• What the exercise asks: The output is to match the entries below character for character.

=== Section Start ===

[src/rtl/instr_fetch_pkg.sv]
// Shared definitions for the instruction fetch unit: FSM states, reset PC
// default and the bit positions of the instruction word fields.
package instr_fetch_pkg;

    typedef enum logic [1:0] {
        IDLE,
        FETCH,
        HOLD,
        FLUSH
    } fetch_state_t;

    localparam logic [31:0] RESET_PC_DEFAULT = 32'h0000_0000;

    localparam int unsigned OPCODE_LSB = 26;
    localparam int unsigned OPCODE_W   = 6;
    localparam int unsigned RS_LSB     = 21;
    localparam int unsigned RS_W       = 5;
    localparam int unsigned RT_LSB     = 16;
    localparam int unsigned RT_W       = 5;
    localparam int unsigned RD_LSB     = 11;
    localparam int unsigned RD_W       = 5;
    localparam int unsigned SHAMT_LSB  = 6;
    localparam int unsigned SHAMT_W    = 5;
    localparam int unsigned FUNCT_LSB  = 0;
    localparam int unsigned FUNCT_W    = 6;
    localparam int unsigned IMM16_LSB  = 0;
    localparam int unsigned IMM16_W    = 16;
    localparam int unsigned TARGET_LSB = 0;
    localparam int unsigned TARGET_W   = 26;

    // Instruction addresses are word aligned; the low two bits are dropped.
    function automatic logic [31:0] word_align(input logic [31:0] addr);
        return {addr[31:2], 2'b00};
    endfunction

endpackage

[src/rtl/instr_fetch_ir_field_split.sv]
// Combinational decode of the instruction register into its named fields.
module ir_field_split
    import instr_fetch_pkg::*;
(
    input  logic [31:0]           ir,
    output logic [OPCODE_W-1:0]   opcode,
    output logic [RS_W-1:0]       rs,
    output logic [RT_W-1:0]       rt,
    output logic [RD_W-1:0]       rd,
    output logic [SHAMT_W-1:0]    shamt,
    output logic [FUNCT_W-1:0]    funct,
    output logic [IMM16_W-1:0]    imm16,
    output logic [TARGET_W-1:0]   target
);

    assign opcode = ir[OPCODE_LSB +: OPCODE_W];
    assign rs     = ir[RS_LSB     +: RS_W];
    assign rt     = ir[RT_LSB     +: RT_W];
    assign rd     = ir[RD_LSB     +: RD_W];
    assign shamt  = ir[SHAMT_LSB  +: SHAMT_W];
    assign funct  = ir[FUNCT_LSB  +: FUNCT_W];
    assign imm16  = ir[IMM16_LSB  +: IMM16_W];
    assign target = ir[TARGET_LSB +: TARGET_W];

endmodule

[src/rtl/instr_fetch.sv]
// Instruction fetch unit: issues word requests to instruction memory,
// latches the returned word into the IR and hands it downstream, honouring
// control-flow redirects that may arrive at any point of a request.
module instr_fetch
    import instr_fetch_pkg::*;
#(
    parameter logic [31:0] RESET_PC = RESET_PC_DEFAULT
) (
    input  logic                  clk,
    input  logic                  reset,
    input  logic [31:0]           pc_in,
    input  logic                  pc_load,
    output logic                  mem_req,
    output logic [31:0]           mem_addr,
    input  logic                  mem_ack,
    input  logic [31:0]           mem_rdata,
    output logic                  ir_valid,
    input  logic                  ir_ready,
    output logic [31:0]           ir_out,
    output logic [31:0]           ir_pc,
    output logic [31:0]           pc_plus4,
    output logic [OPCODE_W-1:0]   opcode_ir,
    output logic [RS_W-1:0]       rs_ir,
    output logic [RT_W-1:0]       rt_ir,
    output logic [RD_W-1:0]       rd_ir,
    output logic [SHAMT_W-1:0]    shamt_ir,
    output logic [FUNCT_W-1:0]    funct_ir,
    output logic [IMM16_W-1:0]    imm16_ir,
    output logic [TARGET_W-1:0]   target_ir
);

    fetch_state_t state;
    logic [31:0]  pc;
    logic [31:0]  req_addr;
    logic [31:0]  load_target;
    logic [31:0]  next_pc;

    assign load_target = word_align(pc_in);
    // PC to be used for a request issued at this edge, including a same-cycle redirect.
    assign next_pc     = pc_load ? load_target : pc;

    assign mem_req  = (state == FETCH) || (state == FLUSH);
    assign mem_addr = req_addr;
    assign ir_valid = (state == HOLD);
    assign pc_plus4 = ir_pc + 32'd4;

    // Fetch FSM together with PC, request address and IR registers.
    always_ff @(posedge clk) begin
        if (reset) begin
            state    <= IDLE;
            pc       <= RESET_PC;
            req_addr <= RESET_PC;
            ir_out   <= '0;
            ir_pc    <= '0;
        end else begin
            case (state)
                IDLE: begin
                    pc       <= next_pc;
                    req_addr <= next_pc;
                    state    <= FETCH;
                end
                FETCH: begin
                    if (mem_ack && !pc_load) begin
                        ir_out <= mem_rdata;
                        ir_pc  <= req_addr;
                        pc     <= req_addr + 32'd4;
                        state  <= HOLD;
                    end else if (mem_ack) begin
                        // Data belongs to the old path; reissue immediately at the target.
                        pc       <= load_target;
                        req_addr <= load_target;
                    end else if (pc_load) begin
                        pc    <= load_target;
                        state <= FLUSH;
                    end
                end
                HOLD: begin
                    if (ir_ready || pc_load) begin
                        pc       <= next_pc;
                        req_addr <= next_pc;
                        state    <= FETCH;
                    end
                end
                FLUSH: begin
                    // The stale request must still complete before a new one is issued.
                    if (pc_load) begin
                        pc <= load_target;
                    end
                    if (mem_ack) begin
                        req_addr <= next_pc;
                        state    <= FETCH;
                    end
                end
                default: state <= IDLE;
            endcase
        end
    end

    ir_field_split u_field_split (
        .ir     (ir_out),
        .opcode (opcode_ir),
        .rs     (rs_ir),
        .rt     (rt_ir),
        .rd     (rd_ir),
        .shamt  (shamt_ir),
        .funct  (funct_ir),
        .imm16  (imm16_ir),
        .target (target_ir)
    );

endmodule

=== Section End ===

• Response:
[src/rtl/instr_fetch_pkg.sv]
// Shared definitions for the instruction fetch unit: FSM states, reset PC
// default and the bit positions of the instruction word fields.
package instr_fetch_pkg;

    typedef enum logic [1:0] {
        IDLE,
        FETCH,
        HOLD,
        FLUSH
    } fetch_state_t;

    localparam logic [31:0] RESET_PC_DEFAULT = 32'h0000_0000;

    localparam int unsigned OPCODE_LSB = 26;
    localparam int unsigned OPCODE_W   = 6;
    localparam int unsigned RS_LSB     = 21;
    localparam int unsigned RS_W       = 5;
    localparam int unsigned RT_LSB     = 16;
    localparam int unsigned RT_W       = 5;
    localparam int unsigned RD_LSB     = 11;
    localparam int unsigned RD_W       = 5;
    localparam int unsigned SHAMT_LSB  = 6;
    localparam int unsigned SHAMT_W    = 5;
    localparam int unsigned FUNCT_LSB  = 0;
    localparam int unsigned FUNCT_W    = 6;
    localparam int unsigned IMM16_LSB  = 0;
    localparam int unsigned IMM16_W    = 16;
    localparam int unsigned TARGET_LSB = 0;
    localparam int unsigned TARGET_W   = 26;

    // Instruction addresses are word aligned; the low two bits are dropped.
    function automatic logic [31:0] word_align(input logic [31:0] addr);
        return {addr[31:2], 2'b00};
    endfunction

endpackage

[src/rtl/instr_fetch_ir_field_split.sv]
// Combinational decode of the instruction register into its named fields.
module ir_field_split
    import instr_fetch_pkg::*;
(
    input  logic [31:0]           ir,
    output logic [OPCODE_W-1:0]   opcode,
    output logic [RS_W-1:0]       rs,
    output logic [RT_W-1:0]       rt,
    output logic [RD_W-1:0]       rd,
    output logic [SHAMT_W-1:0]    shamt,
    output logic [FUNCT_W-1:0]    funct,
    output logic [IMM16_W-1:0]    imm16,
    output logic [TARGET_W-1:0]   target
);

    assign opcode = ir[OPCODE_LSB +: OPCODE_W];
    assign rs     = ir[RS_LSB     +: RS_W];
    assign rt     = ir[RT_LSB     +: RT_W];
    assign rd     = ir[RD_LSB     +: RD_W];
    assign shamt  = ir[SHAMT_LSB  +: SHAMT_W];
    assign funct  = ir[FUNCT_LSB  +: FUNCT_W];
    assign imm16  = ir[IMM16_LSB  +: IMM16_W];
    assign target = ir[TARGET_LSB +: TARGET_W];

endmodule

[src/rtl/instr_fetch.sv]
// Instruction fetch unit: issues word requests to instruction memory,
// latches the returned word into the IR and hands it downstream, honouring
// control-flow redirects that may arrive at any point of a request.
module instr_fetch
    import instr_fetch_pkg::*;
#(
    parameter logic [31:0] RESET_PC = RESET_PC_DEFAULT
) (
    input  logic                  clk,
    input  logic                  reset,
    input  logic [31:0]           pc_in,
    input  logic                  pc_load,
    output logic                  mem_req,
    output logic [31:0]           mem_addr,
    input  logic                  mem_ack,
    input  logic [31:0]           mem_rdata,
    output logic                  ir_valid,
    input  logic                  ir_ready,
    output logic [31:0]           ir_out,
    output logic [31:0]           ir_pc,
    output logic [31:0]           pc_plus4,
    output logic [OPCODE_W-1:0]   opcode_ir,
    output logic [RS_W-1:0]       rs_ir,
    output logic [RT_W-1:0]       rt_ir,
    output logic [RD_W-1:0]       rd_ir,
    output logic [SHAMT_W-1:0]    shamt_ir,
    output logic [FUNCT_W-1:0]    funct_ir,
    output logic [IMM16_W-1:0]    imm16_ir,
    output logic [TARGET_W-1:0]   target_ir
);

    fetch_state_t state;
    logic [31:0]  pc;
    logic [31:0]  req_addr;
    logic [31:0]  load_target;
    logic [31:0]  next_pc;

    assign load_target = word_align(pc_in);
    // PC to be used for a request issued at this edge, including a same-cycle redirect.
    assign next_pc     = pc_load ? load_target : pc;

    assign mem_req  = (state == FETCH) || (state == FLUSH);
    assign mem_addr = req_addr;
    assign ir_valid = (state == HOLD);
    assign pc_plus4 = ir_pc + 32'd4;

    // Fetch FSM together with PC, request address and IR registers.
    always_ff @(posedge clk) begin
        if (reset) begin
            state    <= IDLE;
            pc       <= RESET_PC;
            req_addr <= RESET_PC;
            ir_out   <= '0;
            ir_pc    <= '0;
        end else begin
            case (state)
                IDLE: begin
                    pc       <= next_pc;
                    req_addr <= next_pc;
                    state    <= FETCH;
                end
                FETCH: begin
                    if (mem_ack && !pc_load) begin
                        ir_out <= mem_rdata;
                        ir_pc  <= req_addr;
                        pc     <= req_addr + 32'd4;
                        state  <= HOLD;
                    end else if (mem_ack) begin
                        // Data belongs to the old path; reissue immediately at the target.
                        pc       <= load_target;
                        req_addr <= load_target;
                    end else if (pc_load) begin
                        pc    <= load_target;
                        state <= FLUSH;
                    end
                end
                HOLD: begin
                    if (ir_ready || pc_load) begin
                        pc       <= next_pc;
                        req_addr <= next_pc;
                        state    <= FETCH;
                    end
                end
                FLUSH: begin
                    // The stale request must still complete before a new one is issued.
                    if (pc_load) begin
                        pc <= load_target;
                    end
                    if (mem_ack) begin
                        req_addr <= next_pc;
                        state    <= FETCH;
                    end
                end
                default: state <= IDLE;
            endcase
        end
    end

    ir_field_split u_field_split (
        .ir     (ir_out),
        .opcode (opcode_ir),
        .rs     (rs_ir),
        .rt     (rt_ir),
        .rd     (rd_ir),
        .shamt  (shamt_ir),
        .funct  (funct_ir),
        .imm16  (imm16_ir),
        .target (target_ir)
    );

endmodule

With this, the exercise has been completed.